Bezglutenowa tarta z kremem cytrynowym i owocami – i jesteśmy w niebie :). Upiekłam ją kilka dni temu, a dziś rodzina znowu złożyła zamówienie. Długo się nie zastanawiałam, bo sama uwielbiam bezglutenowa tartę z kremem cytrynowym, własnoręcznie ubitym z jajek i cytryn. Tak, to pyszny domowy krem, a nie gotowiec ze sklepu. Wyjęłam więc ze spiżarni nowy mix ryżowy Balvitenu (bez kukurydzy), dorzuciłam pozostałe składniki i piekę. Kto nie lubi lub nie jadł jeszcze bezglutenowej tarty, ręką w górę, a potem zapraszam do kuchni :).

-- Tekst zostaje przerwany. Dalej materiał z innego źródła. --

[src/rtl/instr_encoder.sv]
// Streaming MIPS instruction encoder: packs requests into 32-bit words, expands LI into LUI/ORI,
// and writes them sequentially into instruction memory. Define ENC_MULTU_EN to enable MULTU (opsel 5).
module instr_encoder #(
    parameter int AW = 8
) (
    input  logic                 clk,
    input  logic                 reset,
    input  logic                 flush,
    instr_encoder_if.slave       req,
    output logic                 mem_we,
    output logic [AW-1:0]        mem_addr,
    output logic [31:0]          mem_wdata,
    output logic [AW:0]          count,
    output logic                 full,
    output logic                 err
);
    typedef enum logic [3:0] {
        OP_ADDU  = 4'd0,  OP_SUBU  = 4'd1,  OP_AND   = 4'd2,  OP_OR   = 4'd3,
        OP_SLTU  = 4'd4,  OP_MULTU = 4'd5,  OP_LW    = 4'd6,  OP_SW   = 4'd7,
        OP_BEQ   = 4'd8,  OP_ADDIU = 4'd9,  OP_J     = 4'd10, OP_LUI  = 4'd11,
        OP_ORI   = 4'd12, OP_BLTZ  = 4'd13, OP_LI    = 4'd14, OP_BAD  = 4'd15
    } op_e;

    typedef enum logic {S_IDLE, S_LO} state_e;

    localparam logic [AW:0] CAPACITY = {1'b1, {AW{1'b0}}};
    localparam logic [AW:0] ONE      = {{AW{1'b0}}, 1'b1};

    state_e        state_q;
    logic          mem_we_q;
    logic [AW-1:0] mem_addr_q;
    logic [31:0]   mem_wdata_q;
    logic [AW:0]   count_q;
    logic          err_q;
    logic [4:0]    li_rt_q;
    logic [15:0]   li_lo_q;

    op_e         op;
    logic [31:0] enc_word;
    logic        enc_bad;
    logic        enc_li;
    logic        accept;
    logic        one_free;

    assign op       = op_e'(req.opsel);
    assign full     = (count_q == CAPACITY);
    assign one_free = (count_q == CAPACITY - ONE);
    assign req.in_ready = (state_q == S_IDLE) && !full && !flush;
    assign accept   = req.in_valid && req.in_ready;

    // NOTE: every output of this block gets a default first, so no path can infer a latch.
    always_comb begin
        enc_word = '0;
        enc_bad  = 1'b0;
        enc_li   = 1'b0;
        case (op)
            OP_ADDU:  enc_word = {6'b000000, req.rs, req.rt, req.rd, 5'b0, 6'b100001};
            OP_SUBU:  enc_word = {6'b000000, req.rs, req.rt, req.rd, 5'b0, 6'b100011};
            OP_AND:   enc_word = {6'b000000, req.rs, req.rt, req.rd, 5'b0, 6'b100100};
            OP_OR:    enc_word = {6'b000000, req.rs, req.rt, req.rd, 5'b0, 6'b100101};
            OP_SLTU:  enc_word = {6'b000000, req.rs, req.rt, req.rd, 5'b0, 6'b101011};
`ifdef ENC_MULTU_EN
            OP_MULTU: enc_word = {6'b000000, req.rs, req.rt, 5'b0, 5'b0, 6'b011001};
`else
            OP_MULTU: enc_bad  = 1'b1;
`endif
            OP_LW:    enc_word = {6'b100011, req.rs, req.rt, req.imm[15:0]};
            OP_SW:    enc_word = {6'b101011, req.rs, req.rt, req.imm[15:0]};
            OP_BEQ:   enc_word = {6'b000100, req.rs, req.rt, req.imm[15:0]};
            OP_ADDIU: enc_word = {6'b001001, req.rs, req.rt, req.imm[15:0]};
            OP_J:     enc_word = {6'b000010, req.imm[25:0]};
            OP_LUI:   enc_word = {6'b001111, 5'b0, req.rt, req.imm[15:0]};
            OP_ORI:   enc_word = {6'b001101, req.rs, req.rt, req.imm[15:0]};
            OP_BLTZ:  enc_word = {6'b000001, req.rs, 5'b0, req.imm[15:0]};
            OP_LI: begin
                // First half of LI is the LUI of the upper immediate; ORI follows from S_LO.
                enc_li   = 1'b1;
                enc_word = {6'b001111, 5'b0, req.rt, req.imm[31:16]};
            end
            default:  enc_bad  = 1'b1;
        endcase
    end

    // NOTE: state registers use non-blocking assignments so all updates see pre-edge values.
    always_ff @(posedge clk or posedge reset) begin
        if (reset) begin
            state_q     <= S_IDLE;
            mem_we_q    <= 1'b0;
            mem_addr_q  <= '0;
            mem_wdata_q <= '0;
            count_q     <= '0;
            err_q       <= 1'b0;
            li_rt_q     <= '0;
            li_lo_q     <= '0;
        end else if (flush) begin
            state_q  <= S_IDLE;
            mem_we_q <= 1'b0;
            count_q  <= '0;
            err_q    <= 1'b0;
        end else begin
            mem_we_q <= 1'b0;
            case (state_q)
                S_IDLE: begin
                    if (accept) begin
                        if (enc_bad || (enc_li && one_free)) begin
                            err_q <= 1'b1;
                        end else begin
                            mem_we_q    <= 1'b1;
                            mem_addr_q  <= count_q[AW-1:0];
                            mem_wdata_q <= enc_word;
                            count_q     <= count_q + ONE;
                            if (enc_li) begin
                                state_q <= S_LO;
                                li_rt_q <= req.rt;
                                li_lo_q <= req.imm[15:0];
                            end
                        end
                    end
                end
                S_LO: begin
                    mem_we_q    <= 1'b1;
                    mem_addr_q  <= count_q[AW-1:0];
                    mem_wdata_q <= {6'b001101, li_rt_q, li_rt_q, li_lo_q};
                    count_q     <= count_q + ONE;
                    state_q     <= S_IDLE;
                end
                default: state_q <= S_IDLE;
            endcase
        end
    end

    assign mem_we    = mem_we_q;
    assign mem_addr  = mem_addr_q;
    assign mem_wdata = mem_wdata_q;
    assign count     = count_q;
    assign err       = err_q;
endmodule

Jajka umyj i sparz wrzątkiem. Ubij je na parze wraz z cukrem i sokiem cytrynowym. Energicznie ubijaj całość mikserem przez kilka minut, aż powstanie gęsty krem. Zdejmij miskę z garnka i jeszcze chwilę miksuj. Dodaj skórkę z cytryny i bardzo miękkie masło i wymieszaj. Przełóż krem do szklanej miseczki, ostudź i wstaw na kilka godzin do lodówki.
W misce wymieszaj wszystkie składniki na ciasto i szybko zagnieć. Zawiń je w folię i wstaw na około 2 godziny do lodówki. Formę do tarty posmaruj masłem. Rozwałkuj zimne ciasto między dwoma arkuszami papieru dopieczenia – na grubość około 3 mm. Przełóż do formy i wylep brzegi. Nakłuj spód widelcem w kilku miejscach i wstaw formę na kwadrans do zamrażarki. Piekarnik nastaw na 180 stopni C. Wstaw formę i piecz około 15 minut, do zrumienienia brzegów. Wyjmij i wystudź, bez wyjmowania tarty z formy.
Krem przełóż na tartę i wyrównaj. Udekoruj brzoskwiniami pokrojonymi w plasterki i wstaw do lodówki. Bezglutenowa tarta cytrynowa może trafić na stół już po godzinie i cieszyć podniebienia wszystkich biesiadników. Tarta smakuje dorosłym na diecie bezglutenowej, dzieciom z celiakią i wszystkim glutenożercom. Smacznego!
Bezglutenową tartę można również przygotować z innymi dodatkami, np. z dżemem porzeczkowym i bitą śmietaną. Smakuje wybornie!